Stored data:
______________________________

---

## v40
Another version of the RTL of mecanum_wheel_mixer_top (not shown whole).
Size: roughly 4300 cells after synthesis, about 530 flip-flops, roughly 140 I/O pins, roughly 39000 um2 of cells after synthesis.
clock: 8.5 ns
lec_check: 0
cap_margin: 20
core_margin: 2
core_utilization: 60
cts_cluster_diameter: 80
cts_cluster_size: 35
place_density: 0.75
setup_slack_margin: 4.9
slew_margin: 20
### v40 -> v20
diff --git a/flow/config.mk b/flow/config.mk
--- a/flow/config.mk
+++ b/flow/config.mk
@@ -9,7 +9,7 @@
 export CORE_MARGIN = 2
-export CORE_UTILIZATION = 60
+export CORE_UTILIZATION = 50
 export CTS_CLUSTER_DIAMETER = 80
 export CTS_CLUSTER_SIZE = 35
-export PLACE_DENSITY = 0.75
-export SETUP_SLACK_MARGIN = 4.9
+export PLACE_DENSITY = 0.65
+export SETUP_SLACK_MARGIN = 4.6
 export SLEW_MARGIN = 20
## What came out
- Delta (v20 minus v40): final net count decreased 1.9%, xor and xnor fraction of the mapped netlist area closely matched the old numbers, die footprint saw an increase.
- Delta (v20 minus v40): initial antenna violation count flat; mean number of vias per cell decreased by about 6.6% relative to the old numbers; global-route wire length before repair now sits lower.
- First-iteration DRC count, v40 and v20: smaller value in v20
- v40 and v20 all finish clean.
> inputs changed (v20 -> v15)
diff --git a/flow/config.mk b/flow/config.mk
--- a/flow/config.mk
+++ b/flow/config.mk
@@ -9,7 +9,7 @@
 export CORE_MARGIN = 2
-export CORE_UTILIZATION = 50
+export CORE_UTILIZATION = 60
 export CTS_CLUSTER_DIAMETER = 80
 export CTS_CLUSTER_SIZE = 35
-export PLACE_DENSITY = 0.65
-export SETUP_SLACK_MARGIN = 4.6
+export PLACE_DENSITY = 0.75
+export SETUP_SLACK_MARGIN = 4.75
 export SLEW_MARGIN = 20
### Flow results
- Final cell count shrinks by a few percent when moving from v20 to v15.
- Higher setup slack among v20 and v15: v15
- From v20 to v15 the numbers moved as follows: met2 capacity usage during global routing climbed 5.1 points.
Source: an optimization exercise on an open RTL-to-GDS flow (aim: small area and a short achievable clock period). Production flows keep margins and buffers that such runs may drop.
The RTL was checked by simulation tests, not by an equivalence proof against the original design.
Power figures rest on the tool's default switching activity, not on a simulated workload.

**flow/config.mk**
```make
export PLATFORM = sky130hd
export DESIGN_NAME = dense2_argmax
export DESIGN_NICKNAME = dense2_argmax
export VERILOG_FILES = /design/flow/design.v
export SDC_FILE = /design/flow/constraint.sdc
export NUM_CORES = 4
export LEC_CHECK = 0
export ABC_AREA = 1
export CAP_MARGIN = 20
export CORE_MARGIN = 2
export CORE_UTILIZATION = 40
export CTS_BUF_LIST = sky130_fd_sc_hd__clkbuf_4 sky130_fd_sc_hd__clkbuf_8
export PLACE_DENSITY = 0.6
export SETUP_SLACK_MARGIN = 5
export SLEW_MARGIN = 20
```
**flow/flow/run.sh**
```bash
#!/bin/bash
# The standard layout (standard.sh: unchanged synthesis, floorplan, place,
# CTS, route) with three changes:
#  - repair_timing aims for 5.5 ns of setup slack at the design's 11 ns clock;
#  - ports are buffered with buf_2 cells instead of the default delay cells;
#  - after synthesis, invpush.py removes inverters between full-adder cells by
#    flipping adders (a full adder is self-dual), leaving registers, ports and
#    all other cells as synthesis made them.
# Each tool's output goes to a log here; ORFS keeps its step logs under orfs/logs.
set -euo pipefail
sed 's/SETUP_SLACK_MARGIN=[0-9.]*/SETUP_SLACK_MARGIN=5.5 "BUFFER_PORTS_ARGS=-buffer_cell sky130_fd_sc_hd__buf_2"/' standard.sh > standard_margin.sh
grep -q 'SETUP_SLACK_MARGIN=5.5 "BUFFER_PORTS_ARGS' standard_margin.sh
bash standard_margin.sh synth > synth.log 2>&1
NET=orfs/results/sky130hd/dense2_argmax/base/1_2_yosys.v
cp "$NET" 1_2_yosys.standard.v
python3 flow/invpush.py 1_2_yosys.standard.v "$NET" > invpush.log 2>&1
touch "$NET"
bash standard_margin.sh > standard.log 2>&1
```
**flow/standard.sh**
```bash
#!/bin/bash
# synth_recipe.tcl (not shown) runs the flow's synth.tcl, then flattens the netlist and writes it again
# the make line also repeats each setting of config.mk as NAME=value (left out here)
make -C /OpenROAD-flow-scripts/flow DESIGN_CONFIG=/design/flow/config.mk WORK_HOME=/design/flow/orfs CLKGATE_MAP_FILE= SYNTH_SCRIPT=/design/flow/synth_recipe.tcl "${@:-finish}"
```
**flow/constraint.sdc**
```tcl
create_clock -name core_clock -period 11.0 [get_ports {clk}]
set_input_delay 2.2000 -clock core_clock [delete_from_list [all_inputs] [get_ports {clk}]]
set_output_delay 2.2000 -clock core_clock [all_outputs]
set_load 0.01 [all_outputs]
```
What follows belongs to an exercise in optimizing a design on an open flow for small area and a short achievable clock period; a production flow would make more cautious choices.
RTL that was checked went through simulation tests only; none was proved equivalent to the original.

## run D
==> flow/design.v (excerpt) <==
module squeeze_top (
	input  logic                             clk,
	input  logic                             arst_n,
	input  logic                             en,
	input  logic [16-1:0]            ifm,
	input  logic                             ram_feedback,
	output logic [4*16-1:0] ofm,
	output logic                             sample,
	output logic                             finish
);
export LEC_CHECK = 0
export ABC_AREA = 1
export CAP_MARGIN = 20
export CORE_MARGIN = 2
export CORE_UTILIZATION = 40
export PLACE_DENSITY = 0.45
export SETUP_SLACK_MARGIN = 5.0
export SLEW_MARGIN = 20
create_clock -name core_clock -period 7.5 [get_ports {clk}]
standard.sh (not shown) runs the stock make flow with config.mk's settings and CLKGATE_MAP_FILE= SYNTH_SCRIPT=/design/flow/synth_recipe.tcl, a recipe that flattens the netlist after the stock synthesis.
==> flow/flow/run.sh <==
#!/bin/bash
set -euo pipefail
bash standard.sh \
  "BUFFER_PORTS_ARGS=-buffer_cell sky130_fd_sc_hd__buf_2" \
  "MATCH_CELL_FOOTPRINT=0" \
  "CTS_ARGS=-repair_clock_nets -dont_use_dummy_load -buf_list {sky130_fd_sc_hd__clkbuf_16}" \
  finish > make_finish.log 2>&1
Input changes introduced in run E (baseline for comparison: run D):
# run D
export LEC_CHECK = 0
export ABC_AREA = 1
export CAP_MARGIN = 20
export CORE_MARGIN = 2
export CORE_UTILIZATION = 40
export PLACE_DENSITY = 0.45
export SETUP_SLACK_MARGIN = 5.0
export SLEW_MARGIN = 20
create_clock -name core_clock -period 7.5 [get_ports {clk}]
# run E
export LEC_CHECK = 0
export ABC_AREA = 1
export CAP_MARGIN = 20
export CORE_MARGIN = 2
export CORE_UTILIZATION = 40
export PLACE_DENSITY = 0.45
export SETUP_SLACK_MARGIN = 4.9
export SLEW_MARGIN = 20
create_clock -name core_clock -period 7.5 [get_ports {clk}]
==> comparison <==
g_lane[1].mac_i.pos as the timing startpoint of the critical path was reported by run D, and g_lane[0].mac_i.pos by run E.
Delta (run E minus run D): final worst slack rose by 9.0 ps; clock network latency to the later pin of the worst-skew pair flat; routed wire length now smaller.
Run E vs. run D: count of clock buffers in the final design shows no meaningful change, fmax shows an increase of about 0.34%, ratio of final minimum period to clock period shows no meaningful change.
No run of this note included a check of the RTL's function; only the layout flow was run.

* * *

== run 1 ==
The RTL this note starts from:
==> flow/design.v <==
`timescale 1ns/10ps
package squeeze_pkg;
	function automatic int wk(input int lane, input int chan);
		wk = ((lane * 7 + chan * 3 + 2) % 13) - 6;
	endfunction
	function automatic int bk(input int lane);
		bk = (((lane * 5 + 1) % 7) - 3) * 64;
	endfunction
	function automatic int term_off(input int lane, input int chan);
		int k, a, sneg, lneg;
		k    = wk(lane, chan);
		a    = (k < 0) ? -k : k;
		sneg = (wk(0, chan) < 0) ? 1 : 0;
		lneg = (k < 0) ? 1 : 0;
		if (k == 0)
			term_off = 0;
		else if (lneg == sneg)
			term_off = -a * sneg;
		else
			term_off = a * sneg - 1;
	endfunction
	function automatic int preload(input int lane);
		int p;
		p = bk(lane);
		for (int c = 0; c < 8; c++) p = p - term_off(lane, c);
		preload = p;
	endfunction
endpackage
Background: an optimization exercise with open tools, aiming at small area, a short achievable clock period and few clock cycles per item. Do not read the settings as production practice.
Function was checked by simulation only, so behaviour that the tests miss may differ from the original.

[run.sh]
#!/bin/bash
# synth_recipe.tcl (not shown) runs the flow's synth.tcl, then flattens the netlist and writes it again
# the make line also repeats each setting of config.mk as NAME=value (left out here)
make -C /OpenROAD-flow-scripts/flow DESIGN_CONFIG=/design/flow/config.mk WORK_HOME=/design/flow/orfs CLKGATE_MAP_FILE= SYNTH_SCRIPT=/design/flow/synth_recipe.tcl finish
[config.mk]
export PLATFORM = sky130hd
export DESIGN_NAME = alu_arbiter
export DESIGN_NICKNAME = alu_arbiter
export VERILOG_FILES = /design/flow/design.v
export SDC_FILE = /design/flow/constraint.sdc
export NUM_CORES = 4
export LEC_CHECK = 0
export CAP_MARGIN = 20
export CORE_MARGIN = 2
export CORE_UTILIZATION = 40
export SLEW_MARGIN = 20
[constraint.sdc]
create_clock -name core_clock -period 70.0 [get_ports {clk}]
set_input_delay 14.0000 -clock core_clock [delete_from_list [all_inputs] [get_ports {clk}]]
set_output_delay 14.0000 -clock core_clock [all_outputs]
set_load 0.01 [all_outputs]
[design.v]
package alu_arb_pkg;
    localparam logic [3:0] OP_ADD  = 4'h0;
    localparam logic [3:0] OP_SUB  = 4'h1;
    localparam logic [3:0] OP_MUL  = 4'h2;
    localparam logic [3:0] OP_UDIV = 4'h3;
    localparam logic [3:0] OP_SHL  = 4'h4;
    localparam logic [3:0] OP_SHR  = 4'h5;
    localparam logic [3:0] OP_ROTL = 4'h6;
    localparam logic [3:0] OP_ROTR = 4'h7;
    localparam logic [3:0] OP_AND  = 4'h8;
    localparam logic [3:0] OP_OR   = 4'h9;
    localparam logic [3:0] OP_NOR  = 4'hA;
    localparam logic [3:0] OP_NAND = 4'hB;
    localparam logic [3:0] OP_XOR  = 4'hC;
    localparam logic [3:0] OP_XNOR = 4'hD;
    localparam logic [3:0] OP_GT   = 4'hE;
    localparam logic [3:0] OP_EQ   = 4'hF;
    localparam logic [63:0] DIV0_RESULT = '1;
    typedef enum logic [1:0] {
        ST_IDLE = 2'd0,
        ST_EXEC = 2'd1,
        ST_RESP = 2'd2
    } arb_state_t;
endpackage
module alu_arb_core
#(
    parameter int unsigned WORDSIZE      = 32,
    parameter int unsigned SEL_LINE_SIZE = 4
) (
    input  logic [WORDSIZE-1:0]      a,
    input  logic [WORDSIZE-1:0]      b,
    input  logic [SEL_LINE_SIZE-1:0] sel,
    output logic [WORDSIZE-1:0]      result,
    output logic                     carry
);
    logic [WORDSIZE:0] sum;
    always_comb begin
        result = '0;
        carry  = 1'b0;
        sum    = '0;
        case (sel)
            alu_arb_pkg::OP_ADD: begin
                sum    = {1'b0, a} + {1'b0, b};
                result = sum[WORDSIZE-1:0];
                carry  = sum[WORDSIZE];
            end
            alu_arb_pkg::OP_SUB: begin
                result = a - b;
                carry  = (a < b);
            end
            alu_arb_pkg::OP_MUL:  result = a * b;
            alu_arb_pkg::OP_UDIV: result = (b == '0) ? alu_arb_pkg::DIV0_RESULT[WORDSIZE-1:0] : a / b;
            alu_arb_pkg::OP_SHL:  result = {a[WORDSIZE-2:0], 1'b0};
            alu_arb_pkg::OP_SHR:  result = {1'b0, a[WORDSIZE-1:1]};
            alu_arb_pkg::OP_ROTL: result = {a[WORDSIZE-2:0], a[WORDSIZE-1]};
            alu_arb_pkg::OP_ROTR: result = {a[0], a[WORDSIZE-1:1]};
            alu_arb_pkg::OP_AND:  result = a & b;
            alu_arb_pkg::OP_OR:   result = a | b;
            alu_arb_pkg::OP_NOR:  result = ~(a | b);
            alu_arb_pkg::OP_NAND: result = ~(a & b);
            alu_arb_pkg::OP_XOR:  result = a ^ b;
            alu_arb_pkg::OP_XNOR: result = ~(a ^ b);
            alu_arb_pkg::OP_GT:   result[0] = (a > b);
            alu_arb_pkg::OP_EQ:   result[0] = (a == b);
            default: ;
        endcase
    end
endmodule
module alu_arbiter
#(
    parameter int unsigned WORDSIZE      = 32,
    parameter int unsigned SEL_LINE_SIZE = 4,
    parameter int unsigned NUM_REQ       = 4
) (
    input  logic                              clk,
    input  logic                              rst_n,
    input  logic [NUM_REQ-1:0]                req_valid,
    output logic [NUM_REQ-1:0]                req_ready,
    input  logic [NUM_REQ*WORDSIZE-1:0]       req_a,
    input  logic [NUM_REQ*WORDSIZE-1:0]       req_b,
    input  logic [NUM_REQ*SEL_LINE_SIZE-1:0]  req_sel,
    output logic [NUM_REQ-1:0]                rsp_valid,
    input  logic [NUM_REQ-1:0]                rsp_ready,
    output logic [WORDSIZE-1:0]               rsp_result,
    output logic                              rsp_carry,
    output logic                              busy
);
    localparam int unsigned IDX_W = (NUM_REQ > 1) ? $clog2(NUM_REQ) : 1;
    alu_arb_pkg::arb_state_t state_q, state_d;
    logic [WORDSIZE-1:0]      a_q, b_q, res_q;
    logic [SEL_LINE_SIZE-1:0] sel_q;
    logic                     carry_q;
    logic [IDX_W-1:0]         owner_q;
    logic [WORDSIZE-1:0]      core_result;
    logic                     core_carry;
    logic [WORDSIZE-1:0]      a_arr   [NUM_REQ];
    logic [WORDSIZE-1:0]      b_arr   [NUM_REQ];
    logic [SEL_LINE_SIZE-1:0] sel_arr [NUM_REQ];
    logic             found;
    logic [IDX_W-1:0] winner;
    logic [IDX_W-1:0] idx;
    logic             accept;
    for (genvar g = 0; g < NUM_REQ; g++) begin : g_unpack
        assign a_arr[g]   = req_a[g*WORDSIZE +: WORDSIZE];
        assign b_arr[g]   = req_b[g*WORDSIZE +: WORDSIZE];
        assign sel_arr[g] = req_sel[g*SEL_LINE_SIZE +: SEL_LINE_SIZE];
    end
    always_comb begin
        found  = 1'b0;
        winner = '0;
        idx    = '0;
        for (int unsigned k = 0; k < NUM_REQ; k++) begin
            idx = IDX_W'(k);
            if (!found && req_valid[idx]) begin
                found  = 1'b1;
                winner = idx;
            end
        end
    end
    always_comb begin
        state_d       = state_q;
        busy          = 1'b0;
        accept        = 1'b0;
        req_ready = '0;
        rsp_valid = '0;
        case (state_q)
            alu_arb_pkg::ST_IDLE: begin
                if (found && rst_n) begin
                    req_ready[winner] = 1'b1;
                    accept                = 1'b1;
                    state_d               = alu_arb_pkg::ST_EXEC;
                end
            end
            alu_arb_pkg::ST_EXEC: begin
                busy    = 1'b1;
                state_d = alu_arb_pkg::ST_RESP;
            end
            alu_arb_pkg::ST_RESP: begin
                busy                   = 1'b1;
                rsp_valid[owner_q] = 1'b1;
                if (rsp_ready[owner_q]) state_d = alu_arb_pkg::ST_IDLE;
            end
            default: state_d = alu_arb_pkg::ST_IDLE;
        endcase
    end
    always_ff @(posedge clk) begin
        if (!rst_n) begin
            state_q <= alu_arb_pkg::ST_IDLE;
            a_q     <= '0;
            b_q     <= '0;
            sel_q   <= '0;
            owner_q <= '0;
            res_q   <= '0;
            carry_q <= 1'b0;
        end else begin
            state_q <= state_d;
            if (accept) begin
                a_q     <= a_arr[winner];
                b_q     <= b_arr[winner];
                sel_q   <= sel_arr[winner];
                owner_q <= winner;
            end
            if (state_q == alu_arb_pkg::ST_EXEC) begin
                res_q   <= core_result;
                carry_q <= core_carry;
            end
        end
    end
    assign rsp_result = res_q;
    assign rsp_carry  = carry_q;
    alu_arb_core #(
        .WORDSIZE      (WORDSIZE),
        .SEL_LINE_SIZE (SEL_LINE_SIZE)
    ) u_core (
        .a      (a_q),
        .b      (b_q),
        .sel    (sel_q),
        .result (core_result),
        .carry  (core_carry)
    );
endmodule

______________________________

WHAT THE TASK REQUIRES:
The response must consist solely of the lines from the top of the records through the line holding "-export CORE_UTILIZATION = 60", copied word for word.

YOUR SOLUTION:
---

## v40
Another version of the RTL of mecanum_wheel_mixer_top (not shown whole).
Size: roughly 4300 cells after synthesis, about 530 flip-flops, roughly 140 I/O pins, roughly 39000 um2 of cells after synthesis.
clock: 8.5 ns
lec_check: 0
cap_margin: 20
core_margin: 2
core_utilization: 60
cts_cluster_diameter: 80
cts_cluster_size: 35
place_density: 0.75
setup_slack_margin: 4.9
slew_margin: 20
### v40 -> v20
diff --git a/flow/config.mk b/flow/config.mk
--- a/flow/config.mk
+++ b/flow/config.mk
@@ -9,7 +9,7 @@
 export CORE_MARGIN = 2
-export CORE_UTILIZATION = 60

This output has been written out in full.